According to the findings, nearly one in five (18 per cent) users were from ethnic minority background, compared with 13 per cent of children referred to the traditional child and adolescent mental health service (CAMHS).
In certain regions, the difference was particularly stark. Twenty-one per cent of Kooth clients in Hertfordshire were from a BAME background, compared to 12 per cent of the Hertfordshire population, while in Lewisham, 67 per cent were BAME, compared with 46 per cent of the population.
The findings have prompted concerns about the fact that minority ethnic communities appear to be less likely to access the traditional mental health services, with experts warning that fear of coercion and less positive experiences with authority can discourage these groups to do so.
Matilda MacAttram, director of Black Mental Health UK (BMH UK), said the reluctance among minority ethnic children and adolescents to access face-to-face mental health services was that they can face a “coercive power dynamic” when they do.

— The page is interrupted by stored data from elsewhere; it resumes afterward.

This is an optimization exercise on Yosys and OpenROAD, whose aim is small area, a short achievable clock period and few clock cycles per item, not a production implementation.
Function was checked by simulation only, so behaviour that the tests miss may differ from the original.
Power and IR drop assume default switching activity.

## run G
==> flow/design.v (excerpt) <==
module bch_dec (
    input  wire        clk,
    input  wire        rst,
    input  wire        in_valid,
    output wire        in_ready,
    input  wire [63:0] in_data,
    output reg         out_valid,
    output wire        out_fail,       
    output wire [1:0]  out_nerr,       
    output wire [10:0] out_pos0,       
    output wire [10:0] out_pos1,
    output wire [10:0] out_pos2
);
clock: 10.0 ns
lec_check: 0
cap_margin: 20
core_margin: 2
core_utilization: 60
slew_margin: 20
run.sh (not shown) runs the stock make flow with config.mk's settings and CLKGATE_MAP_FILE= SYNTH_SCRIPT=/design/flow/synth_recipe.tcl, a recipe that flattens the netlist after the stock synthesis.
Run G: all stages complete, timing, DRC and antenna checks passed
Testbench counts of run G, summed over its fixed seeds: cycles 9,976, rows 480.
#### Input delta (run H over run G)
diff --git a/flow/design.v b/flow/design.v
--- a/flow/design.v
+++ b/flow/design.v
@@ -672,83 +672,85 @@
         if (c_st[7]) begin c_zb <= c_m; c_ok <= (c_zb == f_sq2(c_za)); end
         if (c_st[8] & c_k3)  c_c  <= f_htsq(c_zb);
         if (c_st[9])  c_zb <= c_m;
         if (c_st[10] & c_k3) c_c  <= c_m ^ c_s1;
         if (c_st[11] & c_k3) begin c_ic <= c_m ^ c_s1; c_s1 <= c_m ^ c_c; end
     end
     reg        d_bsy;
     reg [4:0]  d_cn_r;                 
     assign     d_cnt = d_cn_r;
-    wire [14:0] d_st = 15'd1 << d_cnt;
+    wire [16:0] d_st = 17'd1 << d_cnt;
     reg [10:0] d_x64, d_e5, d_e69;
     wire [10:0] d_e534 = d_e5;         
     reg [1:0]  d_n;
     reg        d_fail;
-    reg [4:0]  d_k;
+    reg [4:0]  d_a, d_b15, d_k;
     reg [6:0]  d_b;
+    reg [11:0] d_kk;
     reg [10:0] d_q0, d_q1, d_q2;
     assign     d_busy = d_bsy;
-    wire [4:0]  d_cn = c_pass ? 5'd0 : (d_cnt == 5'd15) ? d_cnt : d_cnt + 5'd1;
-    wire [14:0] d_nx = 15'd1 << d_cn;
+    wire [4:0]  d_cn = c_pass ? 5'd0 : (d_cnt == 5'd17) ? d_cnt : d_cnt + 5'd1;
+    wire [16:0] d_nx = 17'd1 << d_cn;
     reg d_g0, d_g1, d_g2, d_p1, d_p2;  
     wire d_p0 = d_g0 | d_g1 | d_g2;
     always @(posedge clk) begin
         d_g0 <= d_nx[0];
         d_g1 <= d_nx[3];
         d_g2 <= d_nx[6];
         d_p1 <= d_nx[1] | d_nx[4] | d_nx[7];
         d_p2 <= d_nx[2] | d_nx[5] | d_nx[8];
     end
     wire [10:0] d_x  = ({11{d_g0}} & c_c) | ({11{d_g1}} & c_ic) | ({11{d_g2}} & c_s1);
     wire [10:0] d_ma = ({11{d_p0}} & d_x) | ({11{d_p1 | d_p2}} & d_e5);
     wire [10:0] d_mb = ({11{d_p0}} & f_sq2(d_x)) | ({11{d_p1}} & d_x64) |
                        ({11{d_p2}} & f_sq9(d_e69));
     wire [10:0] d_m = gf_mul(d_ma, d_mb);
     wire d_tab = d_st[3] | d_st[6] | d_st[9];
-    wire d_key_st = d_st[4] | d_st[7] | d_st[10];
-    wire [11:0] d_t89 = f_t89(d_e69[10:1]);    
-    wire [5:0]  d_kd  = {1'b0, f_t23(d_e534)} - {1'b0, d_t89[11:7]};
+    wire d_key_st = d_st[6] | d_st[9] | d_st[12];
+    wire [5:0]  d_kd  = {1'b0, d_a} - {1'b0, d_b15};
     wire [4:0]  d_kn  = d_kd[5] ? d_kd[4:0] + 5'd23 : d_kd[4:0];
-    wire [11:0] d_kk  = 12'd1279 - {7'd0, d_k} * 12'd89;
     wire [11:0] d_pos = d_kk - {5'd0, d_b};
     wire        d_ok  = !d_pos[11] && (d_pos[10:0] <= 11'd1231);
-    wire        d_use = d_st[4] ? (d_n != 2'd0) : d_st[7] ? d_n[1] : (d_n == 2'd3);
+    wire        d_use = d_st[6] ? (d_n != 2'd0) : d_st[9] ? d_n[1] : (d_n == 2'd3);
     wire [10:0] d_key = (d_use && d_ok) ? d_pos[10:0] : 11'h7ff;
     wire        d_sw01 = d_q1 < d_q0;
     wire        d_sw12 = d_q2 < d_q1;
     always @(posedge clk) begin
         if (rst) begin
             d_bsy     <= 1'b0;
             out_valid <= 1'b0;
         end else begin
             if (c_pass) d_bsy <= 1'b1;
-            else if (d_st[14]) d_bsy <= 1'b0;
-            out_valid <= d_bsy && d_st[14];
+            else if (d_st[16]) d_bsy <= 1'b0;
+            out_valid <= d_bsy && d_st[16];
         end
         if (rst) begin
-            d_cn_r <= 5'd15;
+            d_cn_r <= 5'd17;
         end else begin
             d_cn_r <= d_cn;
         end
         if (c_pass) begin
             d_n    <= c_n;
             d_fail <= c_fail || (c_k3 && !c_ok);
         end else if (d_key_st && d_use && !d_ok) begin
             d_fail <= 1'b1;
         end
         if (d_p0) begin d_e5 <= d_m; d_x64 <= f_sq6(d_x); end
         if (d_p1) d_e69 <= d_m;
         if (d_p2) d_e5 <= d_m;
-        if (d_tab) begin d_b <= d_t89[6:0]; d_k <= d_kn; end
+        if (d_tab) {d_b15, d_b} <= f_t89(d_e69[10:1]);
+        d_a  <= f_t23(d_e534);
+        d_k  <= d_kn;
+        d_kk <= 12'd1279 - {7'd0, d_k} * 12'd89;
         if (d_key_st) begin d_q2 <= d_key; d_q1 <= d_q2; d_q0 <= d_q1; end
-        if ((d_st[11] | d_st[13]) && d_sw01) begin d_q0 <= d_q1; d_q1 <= d_q0; end
-        if (d_st[12] && d_sw12) begin d_q1 <= d_q2; d_q2 <= d_q1; end
-        if (d_st[14]) begin
+        if ((d_st[13] | d_st[15]) && d_sw01) begin d_q0 <= d_q1; d_q1 <= d_q0; end
+        if (d_st[14] && d_sw12) begin d_q1 <= d_q2; d_q2 <= d_q1; end
+        if (d_st[16]) begin
             if (d_fail || d_n == 2'd0) d_q0 <= 11'd0;
             if (d_fail || !d_n[1])     d_q1 <= 11'd0;
             if (d_fail || d_n != 2'd3) d_q2 <= 11'd0;
             if (d_fail)                d_n  <= 2'd0;
         end
     end
     assign out_fail = d_fail;
     assign out_nerr = d_n;
     assign out_pos0 = d_q0;
Results
Worst reg-to-reg path cell count, run H and run G, higher one = run G. According to the power report, total power for run H is lower than for run G. Per the comparison of run H with run G, power density over cell area now sits lower, minimum period implied by the final worst setup slack now sits lower, global-route usage over all layers now sits higher, clock network area share now sits at about the same level. No stage failed in run H, and the final checks on the layout all came back clean. [compare] base=run G new=run H: global routing met2 resource utilization shows an increase of 0.99 points; layout overhead on the synthesized area shows a reduction of 0.56 points; cell area after synthesis shows an increase of 2.6%; XOR/XNOR share of the synthesized area shows a reduction of 0.82 points; synthesized area per cell shows no meaningful change.
Testbench counts of run H, summed over its fixed seeds: cycles 9,992, rows 480.

-- port drivers added, routing unchanged --
The flow's constraints put no driver on any port. The routed layouts listed below were extracted and timed again, unchanged, in two steps.
Step 1 sets driving cells, clkbuf_16 on the clock port and buf_2 on the other inputs (assumed; they add their load-dependent delay and slew).
Step 2, shift: input delay + t, output delay - t, t = (earliest + latest rising clock arrival at the registers) / 2. This alone moves slack from input paths to output paths.
Three values: no drivers, after step 1, after step 2; two values: the first two.
| run | t, ns | setup WS [ns] | worst setup path at the end | pins driven straight from the clock port |
|---|---|---|---|---|
| run G | 0.627 | 5.281 / 5.281 / 5.281 | register to register | 1 |
| run H | 0.669 | 5.407 / 5.407 / 5.407 | register to register | 1 |
After both steps every run listed still meets setup and hold.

She said: “The absence of the coercive power dynamic at play within statutory mainstream mental health services, which has proved deeply damaging for three generations of black people from the UKs African Caribbean communities, may explain why there is a higher take up of this new online service among children from minority groups.
“If this is to do any good in the long term, for this group especially, it is important that wherever there is a need it is followed up with accessible, timely, culturally appropriate psychological support, ideally run by black led community based agencies who have a strong track record of success this area.”
According to Amy Pollard, policy manager at the Mental Health Foundation, a combination of the higher rates of poverty and more negative experiences working with authority among the BAME population, mean children in these groups are likely to see having the services at arm’s length an attractive proposition.
“Children from ethnic minority backgrounds are statistically more likely to be living in poverty, and to be living with a whole host of other determinants linked with disadvantage, so they may have more challenges in other areas of their life and less support," she said.
“They may have had less good experiences working with authority, so have less support in terms of working with institutions. They may not always feel like the system is on their side. The rates of admission under the MHA and people being sectioned from black and ethnic minorities is absolutely off the charts. It’s extraordinary how high the proportion from BAME communities are taken away under section.
"From that perspective, if you’re a young person from that community and you’ve got a mental health problem, having the services at arm’s length might be quite an attractive proposition."
Deputy chief executive of the Centre for Mental Health, Andy Bell, said mental ill health in BAME people often becomes prevalent during adolescents, but that face-to-face support services are often unattractive to this group.
“Levels of mental health difficulty tend to grow particularly among some black and ethnic minority communities particularly during adolescence. Well also know that the traditional face-to-face offer is actually unattractive to a lot of young people, but particularly those that come from minority ethnic communities,” he told The Independent.
“There is a very dramatic difference in the way minority ethnic people – particularly young black men – are treated within the mental health context. And it’s not only in mental health services, its also by the police, by the courts. It can start from being in school and being excluded. There are all sorts of things going on here that we need to understand better and respond to more effectively.
“There is an enormous amount of unmet need for mental health support for young people anyway, so having support available in different ways, particularly online, perhaps creates a more acceptable and accessible place to get help from than traditional services."
An NHS England spokesperson said: “These online services can help, particularly when backed up by face to face support for young people who need it.”